Painting by Antoine-Jean Gros

Bonaparte, First Consul is an oil painting on canvas by French painter Antoine-Jean Gros, from 1802, which is a full-length portrait of Napoleon Bonaparte as First Consul. The painting was commissioned by Napoleon himself who offered it to Jean-Jacques-Régis de Cambacérès, the Second Consul. The original is on display at the Museum of the Legion of Honour, in Paris. Napoleon ordered that replicas of this portrait were made by several painters to be displayed in cities across France and Europe.

==Description==
The painting is a full-length portrait of Napoleon Bonaparte, wearing the red coloured long coat of the consuls of the French First Republic; his trousers are white with gold embroidery, and he wears Hungarian-style boots of light cavalry. His coat is barred by a red and gilt baldric which supports his sword, the hilt of which protrudes. At his side stands a table covered with a dark blue velvet cloth bordered with gold fringes, on which are placed papers and an inkwell. The consul's body is slightly positioned to the right, while his right hand is resting on the papers, and his left holds his gloves. The decor of the room comes down to a floor made up of large marble tiles, and a plain wall from which a false column is seen.

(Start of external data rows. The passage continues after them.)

===== src/rtl/mips_pkg.sv =====
// mips_pkg: shared fetch-stage types, widths and reset PC
package mips_pkg;
  localparam int XLEN = 32;
  localparam int OPCODE_W = 6;
  localparam logic [XLEN-1:0] RESET_PC_DEF = 32'h0000_0000;
  typedef enum logic [1:0] {IDLE, REQ, HOLD, DROP} fetch_state_t;
endpackage


===== src/rtl/fetch_skid.sv =====
// fetch_skid: one-entry buffer for an instruction acked while decode is stalled
module fetch_skid
  import mips_pkg::*;
(
  input  logic            clk,
  input  logic            rst_n,
  input  logic            load,
  input  logic            unload,
  input  logic            clear,
  input  logic [XLEN-1:0] instr_in,
  input  logic [XLEN-1:0] pc4_in,
  output logic [XLEN-1:0] instr,
  output logic [XLEN-1:0] pc4,
  output logic            valid
);
  always_ff @(posedge clk or negedge rst_n)
    if (!rst_n) begin
      instr <= '0;
      pc4 <= '0;
      valid <= 1'b0;
    end else if (clear) valid <= 1'b0;
    else if (load) begin
      instr <= instr_in;
      pc4 <= pc4_in;
      valid <= 1'b1;
    end else if (unload) valid <= 1'b0;
endmodule


===== src/rtl/fetch_unit.sv =====
// fetch_unit: IF stage with skid buffer and redirect drop; FETCH_PERF_CNT_EN adds fetchCount/flushCount
module fetch_unit
  import mips_pkg::*;
#(
  parameter logic [XLEN-1:0] RESET_PC = RESET_PC_DEF
) (
  input  logic                clk,
  input  logic                resetN,
  output logic                imemReq,
  output logic [XLEN-1:0]     imemAddr,
  input  logic                imemAck,
  input  logic [XLEN-1:0]     imemData,
  input  logic                stall,
  input  logic                redirect,
  input  logic [XLEN-1:0]     redirectPc,
  output logic [XLEN-1:0]     instr,
  output logic [OPCODE_W-1:0] opCode,
  output logic [XLEN-1:0]     pcPlus4,
  output logic                instrValid
`ifdef FETCH_PERF_CNT_EN
  ,
  output logic [XLEN-1:0]     fetchCount,
  output logic [XLEN-1:0]     flushCount
`endif
);
  fetch_state_t state;
  logic [XLEN-1:0] req_addr, pend_pc, tgt, skid_instr, skid_pc4;
  logic skid_valid, skid_load, skid_unload;
  assign tgt = redirectPc & ~32'd3;
  assign imemAddr = req_addr;
  assign opCode = instr[XLEN-1 -: OPCODE_W];
  assign skid_load = state == REQ && imemAck && stall && !redirect;
  assign skid_unload = state == HOLD && !stall && !redirect;
  fetch_skid u_skid (
    .clk(clk),
    .rst_n(resetN),
    .load(skid_load),
    .unload(skid_unload),
    .clear(redirect),
    .instr_in(imemData),
    .pc4_in(req_addr + 32'd4),
    .instr(skid_instr),
    .pc4(skid_pc4),
    .valid(skid_valid)
  );
  // Redirect outranks stall and ack; an un-acked request must drain in DROP first
  always_ff @(posedge clk or negedge resetN)
    if (!resetN) begin
      state <= IDLE;
      imemReq <= 1'b0;
      req_addr <= RESET_PC;
      pend_pc <= RESET_PC;
      instr <= '0;
      pcPlus4 <= '0;
      instrValid <= 1'b0;
    end else if (redirect) begin
      instrValid <= 1'b0;
      if ((state == REQ || state == DROP) && !imemAck) begin
        state <= DROP;
        pend_pc <= tgt;
      end else begin
        state <= REQ;
        imemReq <= 1'b1;
        req_addr <= tgt;
      end
    end else
      case (state)
        IDLE: begin
          state <= REQ;
          imemReq <= 1'b1;
        end
        REQ:
          if (imemAck && !stall) begin
            instr <= imemData;
            pcPlus4 <= req_addr + 32'd4;
            instrValid <= 1'b1;
            req_addr <= req_addr + 32'd4;
          end else if (imemAck) begin
            state <= HOLD;
            imemReq <= 1'b0;
          end else if (!stall) instrValid <= 1'b0;
        HOLD:
          if (!stall) begin
            instr <= skid_instr;
            pcPlus4 <= skid_pc4;
            instrValid <= skid_valid;
            req_addr <= skid_pc4;
            state <= REQ;
            imemReq <= 1'b1;
          end
        default: begin
          if (imemAck) begin
            state <= REQ;
            req_addr <= pend_pc;
          end
          if (!stall) instrValid <= 1'b0;
        end
      endcase
`ifdef FETCH_PERF_CNT_EN
  logic deliver;
  assign deliver = skid_unload || (state == REQ && imemAck && !stall && !redirect);
  always_ff @(posedge clk or negedge resetN)
    if (!resetN) begin
      fetchCount <= '0;
      flushCount <= '0;
    end else begin
      fetchCount <= fetchCount + {31'd0, deliver};
      flushCount <= flushCount + {31'd0, redirect};
    end
`endif
endmodule


===== config.mk =====
export PLATFORM = sky130hd
export DESIGN_NAME = fetch_unit
export DESIGN_NICKNAME = d
export VERILOG_FILES = /design/src/rtl/mips_pkg.sv /design/src/rtl/fetch_skid.sv /design/src/rtl/fetch_unit.sv
export SDC_FILE = /design/constraint.sdc
export NUM_CORES = 1
export LEC_CHECK = 0
export CORE_ASPECT_RATIO = 0.5
export CORE_UTILIZATION = 45
export DETAILED_ROUTE_END_ITERATION = 8
export GPL_TIMING_DRIVEN = 1
export PLACE_DENSITY = 0.7
export REMOVE_ABC_BUFFERS = 1
export SETUP_SLACK_MARGIN = 0.3
export SKIP_CTS_REPAIR_TIMING = 1
export SYNTH_ARGS = -nofsm -noshare
export SYNTH_HDL_FRONTEND = slang
export SYNTH_SLANG_ARGS = --single-unit

===== constraint.sdc =====
create_clock -name clk -period 3.9 [get_ports clk]
set_input_delay 0.39 -clock clk [delete_from_list [all_inputs] [get_ports clk]]
set_output_delay 0.39 -clock clk [all_outputs]
set_load 0.01 [all_outputs]

After elaboration in Yosys (flattened, before gate mapping)
Cells that the tools add are included.
- $add $sub $neg: 1
- equality and inequality tests: 12
- mux-type cells: 32
- bitwise operators: 1
- reduce and logical (&&, ||, !) cells: 24
- operators with widths (kind ; count):
    $mux W32 ; 7
    $pmux W32 S2 ; 2
    $pmux W32 S3 ; 1
    $add A32 B3 Y32 const B ; 1
    $mux W1 ; 13
    $mux W2 ; 6
    $reduce_bool A4 Y1 ; 3
    $reduce_and A5 Y1 ; 2
    $ne A3 B3 Y1 const B ; 3
    $reduce_and A4 Y1 ; 2
    $logic_and A1 B1 Y1 ; 7
    $ne A2 B2 Y1 const B ; 3
    $pmux W1 S3 ; 2
    $pmux W2 S3 ; 1
    $eq A2 B2 Y1 const B ; 2
    $ne A4 B3 Y1 const B ; 1
    $reduce_and A2 Y1 ; 2
    $logic_not A1 Y1 ; 3
    $ne A3 B2 Y1 const B ; 1
    $reduce_and A3 Y1 ; 1
    $reduce_bool A3 Y1 ; 1
    $eq A2 B1 Y1 const B ; 1
    $logic_not A2 Y1 ; 1
    $ne A2 B1 Y1 const B ; 1
    other kinds (3) ; 3
- flip-flop bits (word level): 195
- input port bits: 69
- output and inout port bits: 104
- word-level logic and storage cells: 80

Depth between registers and ports, before layout
- depth after elaboration: 6
- depth in mapped cells: 9
- depth with buffers taken out: 7

Hierarchy
A second synthesis with hierarchy kept.
- cells, all modules: 922
- area total of the unflattened synthesis: 9985.8 um^2
- by module, submodules not included (module ; times used ; cells each ; area each (um^2) ; sequential area each (um^2)):
    fetch_unit ; 1 ; 782 ; 7244.4 ; 3253.1
    fetch_skid ; 1 ; 140 ; 2741.4 ; 1626.6

Least setup slack after synthesis
OpenSTA, ideal clock, no wires.
- kind: flip-flop to flip-flop
- from: register req_addr[18] (netlist: imemAddr[18])
- to: register pcPlus4[26]
- library setup time: 0.069 ns
- data arrival time: 2.057 ns
- path slack: 1.774 ns
- stages on the path, launching flop included: 7
- buffers on the path: 1
- clock period less this slack: 2.126 ns
- cell sequence: dfrtp_1 > clkbuf_1 > nand3_1 > or4_4 > nor4_1 > mux2_2 > nand3_1
- longest elaborated chain between the ends: 3
- ends and longest elaborated chain (element ; line ; text):
    start, declared ; fetch_unit.sv:27 ; logic [XLEN-1:0] req_addr, pend_pc, tgt, skid_instr, skid_pc4;
    start signal, assigned ; fetch_unit.sv:64 ; req_addr <= tgt;
    start signal, assigned ; fetch_unit.sv:77 ; req_addr <= req_addr + 32'd4;
    start signal, assigned ; fetch_unit.sv:87 ; req_addr <= skid_pc4;
    $add A32 B3 Y32 ; fetch_unit.sv:75 ; pcPlus4 <= req_addr + 32'd4;
    $mux W32 ; fetch_unit.sv:73 ; if (imemAck && !stall) begin
    $pmux W32 S2 ; fetch_unit.sv:67 ; case (state)
    end signal, assigned ; fetch_unit.sv:75 ;
    end signal, assigned ; fetch_unit.sv:85 ; pcPlus4 <= skid_pc4;
    end, declared ; fetch_unit.sv:18 ; output logic [XLEN-1:0] pcPlus4,
No other way between the ends. The select of a mux whose other input is x is not followed.
A chain may end at the register's enable or synchronous reset.

Final worst setup path
- from: register state[0]
- to: register pcPlus4[26]
- longest elaborated chain between the ends: 3
- ends and longest elaborated chain (element ; line ; text):
    start, declared ; fetch_unit.sv:26 ; fetch_state_t state;
    start signal, assigned ; fetch_unit.sv:49 ; state <= IDLE;
    start signal, assigned ; fetch_unit.sv:59 ; state <= DROP;
    start signal, assigned ; fetch_unit.sv:62 ; state <= REQ;
    $eq A2 B1 Y1 or $eq A2 B2 Y1 (tied branches) ; fetch_unit.sv:67 ;
    $ne A2 B1 Y1 (no source line), or another cell as far along ; - ;
    $reduce_and A4 Y1 (no source line) ; - ;
Parallel ways exist; a longest one is shown, timed or not.

==> results.yml <==
cts:
  cts.reportedPaths.clkPinSlew_ps: 70
  clkLatencyLatePin_ps: 440
  cts_root_buf: "clkbuf_16"
  max-clock-path-buffers: 2
  cts_htree_levels: 4
  numCtsBuffers: 17
  cts_tree: "yes"
  clock_sinks: 195
synth:
  syn-instance-count: 960
  ys_ff_latch: 195
  synth_edf_count: 0
  synth_area_per_cell_sq_um: 10.10
  synth_warnings: 0
  synthFlopType: "dfrtp_1"
  seq_area_frac_synth: 0.5030
  netlist_area_sq_um: 9701
  synthTopCellsByArea: "dfrtp_1 50%, mux2_2 8.5%, o21ai_0 5.6%"
  synth_top_area_cell: "dfrtp_1"
  synth_cell_type_count: 70
  async_reset_ff_frac: 1.000
  synth_top_cells_by_count: "195 x dfrtp_1, 130 x nand2_1, 109 x o21ai_0"
  netlist.area_leader.share: 0.5030
  synth.most_common_cell: "dfrtp_1"
route:
  wirelength_microns: 27560
  ant_nets: 0
  post_drt_wl_per_cell_microns: 20.00
  drt_iter0_drc: 689
  vias_per_cell: 5.930
  dr_total_vias: 8172
  first_pass_iters: 6
  drcViolationCount: 0
finish:
  fillerInstances: 1772
  area_growth_pct: 27.18
  n_antenna_cell: 0
  utilization: 0.5922
  drive_gt1_frac: 0.1312
  final_nets: 1166
power:
  p_total_mw: 10.13
  peakVddDrop_uv: 413.5
  cellPowerDensity_nw_per_um2: 821.5
  p_leak_nw: 5.156
floorplanning:
  die_y_microns: 105.8
  die_w_microns: 209.6
  start_util: 0.4656
  dieArea_sq_um: 22180
  ios: 173
  rows: 37
  core_area_sq_um: 20830
timing:
  setup_ws_ps: 1023
  post-route-period-util: 0.7377
  slew_headroom: 0.3447
  rsz0062_at_grt: "no"
  hold_viol_final: 0
  fin_skew_ps: 8.288
  maxSlewViolCount: 0
  setup_viol: 0
  max_freq_mhz: 347.6
  fin_setup_tns_ps: 0
  tightest_slew_ps: 982.9
  period_minus_slack_ps: 2877
place:
  gp_congestion: 0.8597
  io_buffers: 170
  hpwl_microns: 17550
  dp_slack_ps: 866.7
critical_path:
  critPathMaxFanout: 59
  arrival_ps: 3250
  worst_setup_path_end_kind: "register"
  cp.required_ps: 4280
  critical_path_class: "reg2reg"
  cp_cell_sequence: "inv_1, ha_4, mux2i_1, or3_4, or3_1, mux2_2, nand3_1"
  start_kind: "register"
  cp_slowest_cell: "or3_4"
  slowest_delay_ps: 660
global_routing:
  grt_max_degree: 118
  grt.overflow.total: 0
  grt_usage: 0.2565
  grt_pass1_wl_microns: 43810
  first_global_vias: 8020
  grt_antenna_before_repair: 0
hold_path:
  worst_hold_path_type: "in2async"
flow_run:
  cap_violations: 0
run_status:
  outcome: "finished, final reports clean"
[flip-flops by register name, indices dropped and copies added (netlist names)]
register / flops
imemAddr: 32
u_skid.pc4: 32
u_skid.instr: 32
imemReq: 1
pcPlus4: 32
pend_pc: 30
u_skid.valid: 1
instr: 32
instrValid: 1
state: 2
[through the flow]
step / cells / hold WS (ps) / area, sq um
2_1_floorplan: 880 / 94.41 / 9358
3_3_place_gp: 1346 / 454.4 / 11650
3_5_place_dp: 1346 / 459.7 / 11650
4_1_cts: 1378 / 126.4 / 12340
5_1_grt: 1378 / 113.3 / 12340
6_report: 1378 / 58.72 / 12340
[power breakdown]
part	leakage, nW	internal [mW]	switching, mW	total, mW
combinational	2.42	2.09	2.21	4.30
sequential	2.40	2.97	0.796	3.76
clock	0.340	1.26	0.804	2.07
[cell type report]
class / instances / area (sq um) / area share
sequential: 195 / 4880 / 0.3955
multi-input combinational: 671 / 4461 / 0.3616
timing repair buffer: 193 / 1916 / 0.1553
clock buffer: 17 / 425.4 / 0.03448
tap: 273 / 341.6 / 0.02769
clock inverter: 15 / 261.5 / 0.02120
inverter: 14 / 52.55 / 0.004260
[critical path, delay by kind of cell, from the launching register on]
| family | cells | cell delay, ps |
|---|---|---|
| adder cells (fa/ha/maj) | 1 | 560 |
| AND/OR/NAND/NOR | 3 | 1150 |
| flip-flops | 1 | 420 |
| buffers and inverters | 1 | 150 |
| multiplexers | 2 | 480 |
[path summary, 6_finish.rpt]
| kind | start | endpoint | slack, ps | cells after the start |
|---|---|---|---|---|
| max | state[0] | pcPlus4[26] | 1020 | 7 |
| min | resetN | instr[11] | 60 | 1 |
| max reg2reg | state[0] | pcPlus4[26] | 1020 | 7 |
| min reg2reg | instr[24] | instr[24] | 480 | 2 |
| max in group asynchronous | resetN | pcPlus4[12] | 2830 | 2 |
| min in group clk | instr[24] | instr[24] | 480 | 2 |
[kinds of logic (layout without fill, tap and decap cells)]
logic type,Yosys count,after routing,synth area share
buffers and inverters,94,239,0.04076
AND/OR/NAND/NOR,284,284,0.1408
adder cells (fa/ha/maj),5,5,0.006449
AO/OA/AOI/OAI,244,244,0.1605
flip-flops,195,195,0.5030
multiplexers,112,112,0.1250
XOR/XNOR,26,26,0.02347
[per-layer routing]
layer | track usage | vias to the layer above | part of all wire
li1 | - | 3718 | -
met1 | 0.3397 | 4074 | 0.43
met2 | 0.4063 | 333 | 0.47
met3 | 0.06168 | 47 | 0.075
met4 | 0.1032 | 0 | 0.025
met5 | 0 | - | 0
[placed cells by master (no fill, tap or decap), types with 4 or more instances in the layout]
cell / instances
a21boi_0: 5
a21oi_1: 33
a221oi_1: 9
a222oi_1: 4
a22o_1: 4
a22oi_1: 6
and3_1: 14
buf_4: 20
bufinv_16: 7
clkbuf_16: 17
clkdlybuf4s50_1: 169
clkinv_2: 5
dfrtp_1: 195
ha_1: 4
inv_1: 13
mux2_2: 73
mux2i_1: 39
nand2_1: 130
nand3_1: 29
nand4_1: 10
nor2_1: 54
nor3_1: 10
nor4_1: 4
o211a_1: 5
o211ai_1: 14
o21ai_0: 109
o221ai_1: 6
o22ai_1: 4
o31ai_1: 6
or3_1: 4
or4_1: 5
xnor2_1: 11
xor2_1: 15
Power figures use the tool's default switching activity.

Similarly for his equestrian portrait of Bonaparte (Château de Malmaison), from 1803, from the same time, Gros used the same fisionomy previously depicted in his painting of Bonaparte at the Pont d'Arcole, also oriented to the left and lit in the same way. The main difference was in his treatment of the hair, depicted shorter.

The painting inspired a similarly named Bonaparte, First Consul, by Jean-Auguste-Dominique Ingres, from 1804.

==Provenance==
The work was made in the year X of the Republic (1802), and was commissioned by Napoleon Bonaparte, then the First Consul. He offered it to Cambacéres. It entered afterwards the Gaboriaud collection, and was finally acquired by the Museum of the Legion of Honour, in 1949.